¿Es aún posible la Europa social?
Lo importante sería percibir señales que nos ayuden a entender para qué van a servir los sacrificios
Decía hace poco Barbara Spinelli que las raíces del proyecto europeo no se basaban solo en conseguir una tregua permanente del uso de las armas entre Estados que llevaban siglos enfrentándose de manera sangrienta y que acababan siempre aniquilando a los más débiles de cada ocasión. La prestigiosa ensayista recuerda que, si bien para algunos esa misión está ya concluida al ser impensable el estallido de una guerra en el espacio europeo, lo cierto es que la tarea no ha culminado. El pacto, afirma, incorporaba la idea de acabar con la miseria por “las mismas razones por las que antes se combatió la varicela o la peste, para que la misma no infectase a todo el cuerpo social”. Y así, de los delitos colectivos de las guerras y de los totalitarismos, se salió con un pacto social en 1945 de asistencia y ayuda mutua entre ciudadanos. Se hizo, además, confiando la gestión de ese pacto al Estado, evitando que la lucha contra la miseria fuera terreno exclusivo de la caridad canalizada por iglesias y organizaciones filantrópicas. Y ello permitió construir un sistema no aleatorio de ayuda al indigente, al excluido, al anciano y al pobre. Como constatamos cada día, los males de la miseria y la desigualdad no solo no se han alejado, sino que persisten y aumentan. Y por ello es necesario reformular y reforzar el pacto europeo para evitar que la desesperación, el odio hacia el otro, ahora inmigrantes, quién sabe si mañana esos ancianos que viven demasiado, pueda acabar haciéndonos volver a las andadas.

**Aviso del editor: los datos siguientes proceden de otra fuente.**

Context: an optimization exercise on an open-source flow, tuned for small area, a short achievable clock period and few clock cycles per item. The choices shown serve that exercise and are no tape-out recipe. Where RTL was checked, it was by simulation tests only, not by an equivalence proof against the original.

==> exp/quartz <==
==> flow/design.v (excerpt) <==
module mdc (clk, rst_n, start, A, B, out, done);
input clk, rst_n, start;
input [7:0] A, B;
output [7:0] out;
output done;
reg       busy;
reg [6:0] ah, bh;    
reg [2:0] k;
function [2:0] ctz8;
    input [7:0] v;
    begin
        casez (v)
            8'b???????1: ctz8 = 3'd0;
            8'b??????10: ctz8 = 3'd1;
            8'b?????100: ctz8 = 3'd2;
            8'b????1000: ctz8 = 3'd3;
            8'b???10000: ctz8 = 3'd4;
            8'b??100000: ctz8 = 3'd5;
            8'b?1000000: ctz8 = 3'd6;
            default:     ctz8 = 3'd7;
        endcase
    end
endfunction
function [6:0] oddh8;
    input [7:0] v;
    begin
        casez (v)
            8'b???????1: oddh8 = v[7:1];
            8'b??????10: oddh8 = {1'b0, v[7:2]};
            8'b?????100: oddh8 = {2'b0, v[7:3]};
            8'b????1000: oddh8 = {3'b0, v[7:4]};
            8'b???10000: oddh8 = {4'b0, v[7:5]};
            8'b??100000: oddh8 = {5'b0, v[7:6]};
            8'b?1000000: oddh8 = {6'b0, v[7]};
            default:     oddh8 = 7'd0;
        endcase
    end
endfunction
wire       gt  = ah > bh;
wire [6:0] dh  = gt ? ah - bh : bh - ah;
wire [6:0] vh  = oddh8({1'b0, dh});
wire       fin = (ah == bh) | (ah == 7'd0) | (bh == 7'd0);
assign done = busy & fin;
wire [7:0] odd = {ah & {7{bh != 7'd0}}, 1'b1};
assign out = odd << k;
always @(posedge clk or negedge rst_n) begin
    if (!rst_n)
        busy <= 1'b0;
    else
        busy <= start | (busy & ~fin);
end
always @(posedge clk) begin
    if (start) begin
        ah <= oddh8(A);
        bh <= oddh8(B);
        k  <= ctz8(A | B);
    end else begin
        ah <= gt ? bh : ah;
        bh <= vh;
    end
end
endmodule
==> module mdc, before the edit <==
module mdc (clk, rst_n, start, A, B, out, done);
input clk, rst_n, start;
input [7:0] A, B;
output [7:0] out;
output done;
reg       busy;
reg [6:0] ah, bh;    
reg [2:0] k;
function [2:0] ctz8;
    input [7:0] v;
    begin
        casez (v)
            8'b???????1: ctz8 = 3'd0;
            8'b??????10: ctz8 = 3'd1;
            8'b?????100: ctz8 = 3'd2;
            8'b????1000: ctz8 = 3'd3;
            8'b???10000: ctz8 = 3'd4;
            8'b??100000: ctz8 = 3'd5;
            8'b?1000000: ctz8 = 3'd6;
            default:     ctz8 = 3'd7;
        endcase
    end
endfunction
function [6:0] oddh8;
    input [7:0] v;
    begin
        casez (v)
            8'b???????1: oddh8 = v[7:1];
            8'b??????10: oddh8 = {1'b0, v[7:2]};
            8'b?????100: oddh8 = {2'b0, v[7:3]};
            8'b????1000: oddh8 = {3'b0, v[7:4]};
            8'b???10000: oddh8 = {4'b0, v[7:5]};
            8'b??100000: oddh8 = {5'b0, v[7:6]};
            8'b?1000000: oddh8 = {6'b0, v[7]};
            default:     oddh8 = 7'd0;
        endcase
    end
endfunction
wire       gt  = ah > bh;
wire [6:0] dh  = gt ? ah - bh : bh - ah;
wire [6:0] vh  = oddh8({1'b0, dh});
wire       fin = (ah == bh) | (ah == 7'd0) | (bh == 7'd0);
assign done = busy & fin;
wire [7:0] odd = {ah & {7{bh != 7'd0}}, 1'b1};
assign out = odd << k;
always @(posedge clk or negedge rst_n) begin
    if (!rst_n)
        busy <= 1'b0;
    else
        busy <= start | (busy & ~fin);
end
always @(posedge clk) begin
    if (start) begin
        ah <= oddh8(A);
        bh <= oddh8(B);
        k  <= ctz8(A | B);
    end else begin
        ah <= gt ? bh : ah;
        bh <= vh;
    end
end
endmodule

¿Es posible que Europa recupere y reformule ese compromiso social en el nuevo contexto económico globalizado y financiarizado hasta el extremo? Los hay que, como Spinelli, apuntan que la única vía para ello es eliminar la deuda pública que convierte a los Estados, a las instituciones públicas y a los contribuyentes en esclavos del sistema financiero y (como conviene recordar hoy) de las agencias de calificación, estableciendo así bases sólidas de crédito público que protejan a los ciudadanos en tiempos de crisis. El ejemplo de Noruega o de Alaska, con programas sociales muy potentes y con fondos públicos de pensiones muy sólidos, se basan en algo que no es generalizable como son sus reservas de gas y petróleo. Pero si estamos de acuerdo en que conviene encontrar las bases públicas imprescindibles sobre las que construir ese capital de todos y para todos, ahí tenemos el agua, el aire o la tierra. El futuro de la nueva seguridad social debería basarse en la capacidad conjunta de construir sobre los bienes comunes, evitando la dependencia financiera y preservando el patrimonio ambiental. El problema para otros, como Samir Amin, por ejemplo, es que el capitalismo actual es un sistema financiero integrado cuya lógica de apropiación es tan intrínseca que nunca permitirán esa refundación de lo común. Y, por tanto, la conclusión es que ya no hay espacio en el capitalismo actual para un nuevo compromiso social. Toda perspectiva de volver a los modelos de posguerra es, desde esta perspectiva, pura nostalgia. La única salida es reducir la dimensión integrada y global de ese capitalismo financiero.
El debate es significativo, ya que en uno u otro caso, la lucha por reducir el déficit público y por salvar el sistema bancario se lee de muy diversas maneras. Desde la perspectiva optimista (¿neosocialdemócrata?), eliminando el déficit público estaríamos poniendo las bases para acabar con la miseria. Desde la perspectiva pesimista (¿transformadora?), no hay salida posible si no se cambia la lógica del sistema. Más allá de esa dualidad simplificadora, lo importante para mí sería percibir señales que nos ayuden a entender para qué van a servir los muy significativos sacrificios a que estamos sometidos, y que, como bien sabemos, no se distribuyen de manera equitativa. Deberían darse, con cierta urgencia, pasos que permitan apreciar la voluntad, no de regresar a un pasado que no volverá, ni de dejar intocados muchos aspectos que hemos de reconocer que no funcionan bien en los servicios públicos, pero sí de buscar alianzas europeas para repensar problemas, buscar alternativas distintas para combatir la desigualdad, contando con la gente afectada e implicada. De no ser así, crecerán las posibilidades de nuevos episodios de conflicto generalizado.
Joan Subirats es catedrático de Ciencia Política de la UAB.